I often speak or exchange texts with my nephew. Soon he’ll turn thirty-six, but he lives in Cleveland, 1,200 miles away, and I seldom see him. Distance warps the sense of duration, so I think of him as frozen in his early twenties. We spoke on Sunday and for the first time since my brother’s death last August, we didn’t even mention his father. When I realized this afterwards I felt a pang of guilt, as though I were forgetting him. But attending to the living supersedes our obligations to the dead. They don’t constitute a cult to be worshipped. They live in memory and in that way we weigh their losses and honor them. On February 24, 1854, Walter Savage Land0r's sister Elizabeth died after suffering a stroke. She was seventy-seven. A month later he wrote a poem about her titled “March 24”: 

“Sharp crocus wakes the froward year;

In their old haunts birds reappear;

From yonder elm, yet black with rain,

The cushat looks deep down for grain

Thrown on the gravel-walk; here comes

The redbreast to the sill for crumbs.

Fly off! fly off! I can not wait

To welcome ye, as she of late.

The earliest of my friends is gone.

Alas! almost my only one!

The few as dear, long wafted o’er,

Await me on a sunnier shore.”

 

Some glosses: “froward,” despite what my spell-check software tells me, is not a typo.

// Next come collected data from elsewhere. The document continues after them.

**src/design/vucsp_pkg.sv**
```systemverilog
// ----------------------------------------------------------------------------
// vucsp_pkg
// Shared types, command codes and the unpack format table for the vector
// unit command stream parser.
// ----------------------------------------------------------------------------
package vucsp_pkg;

    // command codes, bits 30:24 of a command word
    localparam logic [6:0] CMD_FIELD_MASK = 7'h7F;
    localparam logic [6:0] CMD_MSCAL      = 7'h14;
    localparam logic [6:0] CMD_MSCALF     = 7'h15;
    localparam logic [6:0] CMD_MSCNT      = 7'h17;
    localparam logic [6:0] CMD_STMASK     = 7'h20;
    localparam logic [6:0] CMD_STROW      = 7'h30;
    localparam logic [6:0] CMD_STCOL      = 7'h31;
    localparam logic [6:0] CMD_DIRECT     = 7'h50;
    localparam logic [6:0] CMD_DIRECTHL   = 7'h51;
    localparam logic [6:0] CMD_UNPACK_LO  = 7'h60;
    localparam logic [6:0] CMD_UNPACK_HI  = 7'h7F;

    // unpack format that is stored to data memory (V4-32)
    localparam logic [3:0] FMT_V4_32 = 4'h0C;

    // register payload lengths in words
    localparam logic [17:0] MASK_WORDS = 18'd1;
    localparam logic [17:0] ROWCOL_WORDS = 18'd4;

    // result action codes
    typedef enum logic [2:0] {
        ACT_CONSUMED = 3'd0,
        ACT_VU_START = 3'd1,
        ACT_VU_CONT  = 3'd2,
        ACT_DIRECT   = 3'd3,
        ACT_WRITE    = 3'd4,
        ACT_DISCARD  = 3'd5
    } action_t;

    // parser state, one-hot
    typedef enum logic [4:0] {
        MODE_CMD    = 5'b00001,
        MODE_SKIP   = 5'b00010,
        MODE_DIRECT = 5'b00100,
        MODE_UNPACK = 5'b01000,
        MODE_DROP   = 5'b10000
    } mode_t;

    // one result word
    typedef struct packed {
        action_t     action;
        logic [18:0] vu_start_addr;
        logic [31:0] data_word;
        logic [13:0] mem_byte_addr;
        logic        direct_last;
    } result_t;

    // command decode outcome, applied by the parser state
    typedef struct packed {
        action_t     action;
        logic [18:0] start_addr;
        mode_t       mode;
        logic        load_count;
        logic [17:0] count;
        logic        load_unpack;
        logic [13:0] unpack_addr;
        logic        store_en;
    } decode_t;

    // bytes per vector for each unpack format
    function automatic logic [4:0] unpack_bytes(input logic [3:0] fmt);
        logic [4:0] bytes;
        case (fmt)
            4'h0:    bytes = 5'd16;
            4'h1:    bytes = 5'd16;
            4'h2:    bytes = 5'd16;
            4'h3:    bytes = 5'd16;
            4'h4:    bytes = 5'd8;
            4'h5:    bytes = 5'd4;
            4'h6:    bytes = 5'd2;
            4'h7:    bytes = 5'd16;
            4'h8:    bytes = 5'd12;
            4'h9:    bytes = 5'd6;
            4'hA:    bytes = 5'd3;
            4'hB:    bytes = 5'd16;
            4'hC:    bytes = 5'd16;
            4'hD:    bytes = 5'd8;
            4'hE:    bytes = 5'd4;
            default: bytes = 5'd2;
        endcase
        return bytes;
    endfunction

endpackage

```
**src/design/vucsp_if.sv**
```systemverilog
// ----------------------------------------------------------------------------
// vucsp interfaces
// Valid/ready channels for packet words in and parser results out.
// ----------------------------------------------------------------------------
interface vucsp_in_if import vucsp_pkg::*; ();
    logic        valid;
    logic        ready;
    logic [31:0] command_word;
    logic [17:0] words_left;

    modport source (output valid, output command_word, output words_left, input ready);
    modport sink (input valid, input command_word, input words_left, output ready);
endinterface

interface vucsp_out_if import vucsp_pkg::*; ();
    logic        valid;
    logic        ready;
    action_t     action;
    logic [18:0] vu_start_addr;
    logic [31:0] data_word;
    logic [13:0] mem_byte_addr;
    logic        direct_last;

    modport source (
        output valid, output action, output vu_start_addr, output data_word,
        output mem_byte_addr, output direct_last, input ready
    );
    modport sink (
        input valid, input action, input vu_start_addr, input data_word,
        input mem_byte_addr, input direct_last, output ready
    );
endinterface

```
**src/design/vector_unit_command_stream_parser_unit.sv**
```systemverilog
// ----------------------------------------------------------------------------
// vector_unit_command_stream_parser_unit
// Parses a DMA packet word by word into vector unit start, direct and
// unpack-write results.
// ----------------------------------------------------------------------------
// Takes one packet word per cycle and gives exactly one result word for each
// word taken, in order. A word is held in an input register, decoded
// combinationally and applied to the parser state, and its result is registered:
// a word passes the input register and then the result register, and the block
// sustains one word per cycle as long as the result side keeps taking words.
// The per-word state update (mode, payload count, unpack address) is the
// loop that sets this rate. The packet word with words_left of
// one (or zero) ends the packet and returns the parser to command decoding.
// ----------------------------------------------------------------------------
module vector_unit_command_stream_parser_unit import vucsp_pkg::*; #(
    parameter int unsigned VU_DATA_BYTES = 16384
) (
    input  logic        clk,
    input  logic        rst_n,
    vucsp_in_if.sink    packet,
    vucsp_out_if.source result
);

    logic        in_valid_reg;
    logic [31:0] in_word_reg;
    logic [17:0] in_left_reg;

    mode_t       mode_reg;
    mode_t       mode_next;
    logic [17:0] cnt_reg;
    logic [17:0] cnt_next;
    logic [13:0] waddr_reg;
    logic [13:0] waddr_next;
    logic        store_reg;
    logic        store_next;

    decode_t     dec;
    result_t     res;
    logic        out_free;
    logic        advance;
    logic        pkt_end;

    // handshake between the input register and the result register
    assign advance      = in_valid_reg && out_free;
    assign packet.ready = !in_valid_reg || advance;
    assign pkt_end      = (in_left_reg <= 18'd1);

    // input register
    always_ff @(posedge clk or negedge rst_n)
    begin
        if (!rst_n)
        begin
            in_valid_reg <= 1'b0;
        end
        else if (packet.ready)
        begin
            in_valid_reg <= packet.valid;
        end
    end

    always_ff @(posedge clk)
    begin
        if (packet.valid && packet.ready)
        begin
            in_word_reg <= packet.command_word;
            in_left_reg <= packet.words_left;
        end
    end

    // command decoder
    vucsp_decode #(
        .VU_DATA_BYTES (VU_DATA_BYTES)
    ) u_decode (
        .word       (in_word_reg),
        .words_left (in_left_reg),
        .dec        (dec)
    );

    // per-word parser step
    always_comb
    begin
        mode_next  = mode_reg;
        cnt_next   = cnt_reg;
        waddr_next = waddr_reg;
        store_next = store_reg;
        res        = '0;
        res.action = ACT_CONSUMED;
        unique case (mode_reg)
            MODE_SKIP:
            begin
                cnt_next = cnt_reg - 18'd1;
                if (cnt_reg == 18'd1)
                begin
                    mode_next = MODE_CMD;
                end
            end
            MODE_DIRECT:
            begin
                res.action    = ACT_DIRECT;
                res.data_word = in_word_reg;
                cnt_next      = cnt_reg - 18'd1;
                if (cnt_reg == 18'd1)
                begin
                    res.direct_last = 1'b1;
                    mode_next       = MODE_CMD;
                end
            end
            MODE_UNPACK:
            begin
                if (store_reg)
                begin
                    res.action        = ACT_WRITE;
                    res.data_word     = in_word_reg;
                    res.mem_byte_addr = waddr_reg;
                    waddr_next        = waddr_reg + 14'd4;
                end
                else
                begin
                    res.action = ACT_DISCARD;
                end
                cnt_next = cnt_reg - 18'd1;
                if (cnt_reg == 18'd1)
                begin
                    mode_next = MODE_CMD;
                end
            end
            MODE_DROP:
            begin
                res.action = ACT_DISCARD;
            end
            MODE_CMD:
            begin
                res.action        = dec.action;
                res.vu_start_addr = dec.start_addr;
                mode_next         = dec.mode;
                if (dec.load_count)
                begin
                    cnt_next = dec.count;
                end
                if (dec.load_unpack)
                begin
                    waddr_next = dec.unpack_addr;
                    store_next = dec.store_en;
                end
            end
            default:
            begin
                mode_next = MODE_CMD;
            end
        endcase
        // end of packet forgets anything still owed
        if (pkt_end)
        begin
            mode_next  = MODE_CMD;
            cnt_next   = 18'd0;
            store_next = 1'b0;
        end
    end

    // parser state
    always_ff @(posedge clk or negedge rst_n)
    begin
        if (!rst_n)
        begin
            mode_reg  <= MODE_CMD;
            cnt_reg   <= 18'd0;
            waddr_reg <= 14'd0;
            store_reg <= 1'b0;
        end
        else if (advance)
        begin
            mode_reg  <= mode_next;
            cnt_reg   <= cnt_next;
            waddr_reg <= waddr_next;
            store_reg <= store_next;
        end
    end

    // result register
    vucsp_out_stage u_out_stage (
        .clk      (clk),
        .rst_n    (rst_n),
        .load     (advance),
        .res_in   (res),
        .can_load (out_free),
        .result   (result)
    );

    // payload modes always owe at least one word
    assert property (@(posedge clk) disable iff (!rst_n)
        (mode_reg == MODE_SKIP || mode_reg == MODE_DIRECT || mode_reg == MODE_UNPACK)
        |-> cnt_reg != 18'd0)
    else $error("payload mode with zero count");

    // a packet-ending word returns the parser to command decoding
    assert property (@(posedge clk) disable iff (!rst_n)
        (advance && pkt_end) |=> (mode_reg == MODE_CMD && !store_reg))
    else $error("parser state survived end of packet");

    // last marker only on direct words
    assert property (@(posedge clk) disable iff (!rst_n)
        (result.valid && result.direct_last) |-> result.action == ACT_DIRECT)
    else $error("direct_last on non-direct result");

    // unpack writes are word aligned
    assert property (@(posedge clk) disable iff (!rst_n)
        (result.valid && result.action == ACT_WRITE) |-> result.mem_byte_addr[1:0] == 2'b00)
    else $error("unaligned unpack write address");

endmodule

```
**src/design/vucsp_decode.sv**
```systemverilog
// ----------------------------------------------------------------------------
// vucsp_decode
// Command word decoder: works out the action, the next parser mode, the
// payload length and the unpack write address of one command word.
// ----------------------------------------------------------------------------
module vucsp_decode import vucsp_pkg::*; #(
    parameter int unsigned VU_DATA_BYTES = 16384
) (
    input  logic [31:0] word,
    input  logic [17:0] words_left,
    output decode_t     dec
);

    localparam logic [20:0] MEM_LIMIT = 21'(VU_DATA_BYTES);

    logic [6:0]  cmd;
    logic [15:0] imm;
    logic [7:0]  num;
    logic [3:0]  fmt;
    logic [17:0] avail;
    logic [17:0] direct_cnt;
    logic [17:0] reg_cnt;
    logic [12:0] unpack_bytes_total;
    logic [10:0] unpack_cnt;
    logic [19:0] dst;
    logic [20:0] bound;

    // field extraction and payload sizing
    always_comb
    begin
        cmd                = word[30:24] & CMD_FIELD_MASK;
        imm                = word[15:0];
        num                = word[23:16];
        fmt                = cmd[3:0];
        avail              = (words_left == 18'd0) ? 18'd0 : words_left - 18'd1;
        direct_cnt         = {imm, 2'b00};
        reg_cnt            = (cmd == CMD_STMASK) ? MASK_WORDS : ROWCOL_WORDS;
        unpack_bytes_total = 13'(num) * 13'(unpack_bytes(fmt));
        unpack_cnt         = 11'((unpack_bytes_total + 13'd3) >> 2);
        dst                = {imm, 4'b0000};
        bound              = 21'(dst) + 21'({num, 4'b0000});
    end

    // command decode
    always_comb
    begin
        dec        = '0;
        dec.action = ACT_CONSUMED;
        dec.mode   = MODE_CMD;
        unique case (cmd) inside
            CMD_MSCAL, CMD_MSCALF:
            begin
                dec.action     = ACT_VU_START;
                dec.start_addr = {imm, 3'b000};
            end
            CMD_MSCNT:
            begin
                dec.action = ACT_VU_CONT;
            end
            CMD_STMASK, CMD_STROW, CMD_STCOL:
            begin
                if (reg_cnt <= avail)
                begin
                    dec.mode       = MODE_SKIP;
                    dec.load_count = 1'b1;
                    dec.count      = reg_cnt;
                end
            end
            CMD_DIRECT, CMD_DIRECTHL:
            begin
                if (direct_cnt > avail)
                begin
                    dec.mode = MODE_DROP;
                end
                else if (direct_cnt != 18'd0)
                begin
                    dec.mode       = MODE_DIRECT;
                    dec.load_count = 1'b1;
                    dec.count      = direct_cnt;
                end
            end
            [CMD_UNPACK_LO:CMD_UNPACK_HI]:
            begin
                if (unpack_cnt != 11'd0)
                begin
                    dec.mode        = MODE_UNPACK;
                    dec.load_count  = 1'b1;
                    dec.count       = 18'(unpack_cnt);
                    dec.load_unpack = 1'b1;
                    dec.unpack_addr = dst[13:0];
                    dec.store_en    = (18'(unpack_cnt) <= avail) && (fmt == FMT_V4_32)
                                      && (bound <= MEM_LIMIT);
                end
            end
            default:
            begin
                dec.action = ACT_CONSUMED;
            end
        endcase
    end

endmodule

```
**src/design/vucsp_out_stage.sv**
```systemverilog
// ----------------------------------------------------------------------------
// vucsp_out_stage
// Result register: holds one finished result word until the sink takes it.
// ----------------------------------------------------------------------------
module vucsp_out_stage import vucsp_pkg::*; (
    input  logic             clk,
    input  logic             rst_n,
    input  logic             load,
    input  result_t          res_in,
    output logic             can_load,
    vucsp_out_if.source      result
);

    logic    valid_reg;
    result_t res_reg;

    // free when empty or when the held word leaves this cycle
    assign can_load = !valid_reg || result.ready;

    // valid flag
    always_ff @(posedge clk or negedge rst_n)
    begin
        if (!rst_n)
        begin
            valid_reg <= 1'b0;
        end
        else if (can_load)
        begin
            valid_reg <= load;
        end
    end

    // payload
    always_ff @(posedge clk)
    begin
        if (load && can_load)
        begin
            res_reg <= res_in;
        end
    end

    assign result.valid         = valid_reg;
    assign result.action        = res_reg.action;
    assign result.vu_start_addr = res_reg.vu_start_addr;
    assign result.data_word     = res_reg.data_word;
    assign result.mem_byte_addr = res_reg.mem_byte_addr;
    assign result.direct_last   = res_reg.direct_last;

endmodule
```
**src/flat_wrapper.sv**
```systemverilog
// flat-port wrapper written by rule: the top's interface ports become plain ports
module vector_unit_command_stream_parser_unit_flat import vucsp_pkg::*;
#(
    parameter int unsigned VU_DATA_BYTES = 16384
)
  (clk, rst_n, packet_valid, packet_command_word, packet_words_left, packet_ready, result_valid, result_action, result_vu_start_addr, result_data_word, result_mem_byte_addr, result_direct_last, result_ready);
  vucsp_in_if packet_i ();
  vucsp_out_if result_i ();
  input  logic clk;
  input  logic rst_n;
  input wire logic [$bits(packet_i.valid)-1:0] packet_valid;
  input wire logic [$bits(packet_i.command_word)-1:0] packet_command_word;
  input wire logic [$bits(packet_i.words_left)-1:0] packet_words_left;
  output wire logic [$bits(packet_i.ready)-1:0] packet_ready;
  output wire logic [$bits(result_i.valid)-1:0] result_valid;
  output wire logic [$bits(result_i.action)-1:0] result_action;
  output wire logic [$bits(result_i.vu_start_addr)-1:0] result_vu_start_addr;
  output wire logic [$bits(result_i.data_word)-1:0] result_data_word;
  output wire logic [$bits(result_i.mem_byte_addr)-1:0] result_mem_byte_addr;
  output wire logic [$bits(result_i.direct_last)-1:0] result_direct_last;
  input wire logic [$bits(result_i.ready)-1:0] result_ready;
  assign packet_i.valid = packet_valid;
  assign packet_i.command_word = packet_command_word;
  assign packet_i.words_left = packet_words_left;
  assign packet_ready = packet_i.ready;
  assign result_valid = result_i.valid;
  assign result_action = result_i.action;
  assign result_vu_start_addr = result_i.vu_start_addr;
  assign result_data_word = result_i.data_word;
  assign result_mem_byte_addr = result_i.mem_byte_addr;
  assign result_direct_last = result_i.direct_last;
  assign result_i.ready = result_ready;
  vector_unit_command_stream_parser_unit #(.VU_DATA_BYTES(VU_DATA_BYTES)) u_core (.clk(clk), .rst_n(rst_n), .packet(packet_i), .result(result_i));
endmodule
```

Here is the OED definition, which is applicable to Landor himself -- “disposed to go counter to what is demanded or what is reasonable; perverse, difficult to deal with, hard to please; refractory, ungovernable.” "Cushat" is Scottish and northern England dialect for a wood pigeon or ring-dove.


In his 1954 biography of Landor, R.H. Super writes of him after Elizabeth's death: "He told [John] Forster [his friend and first biographer] that the loss of his earliest, dearest, and nearly his last friend had deprived him of sleep, appetite, digestion, everything."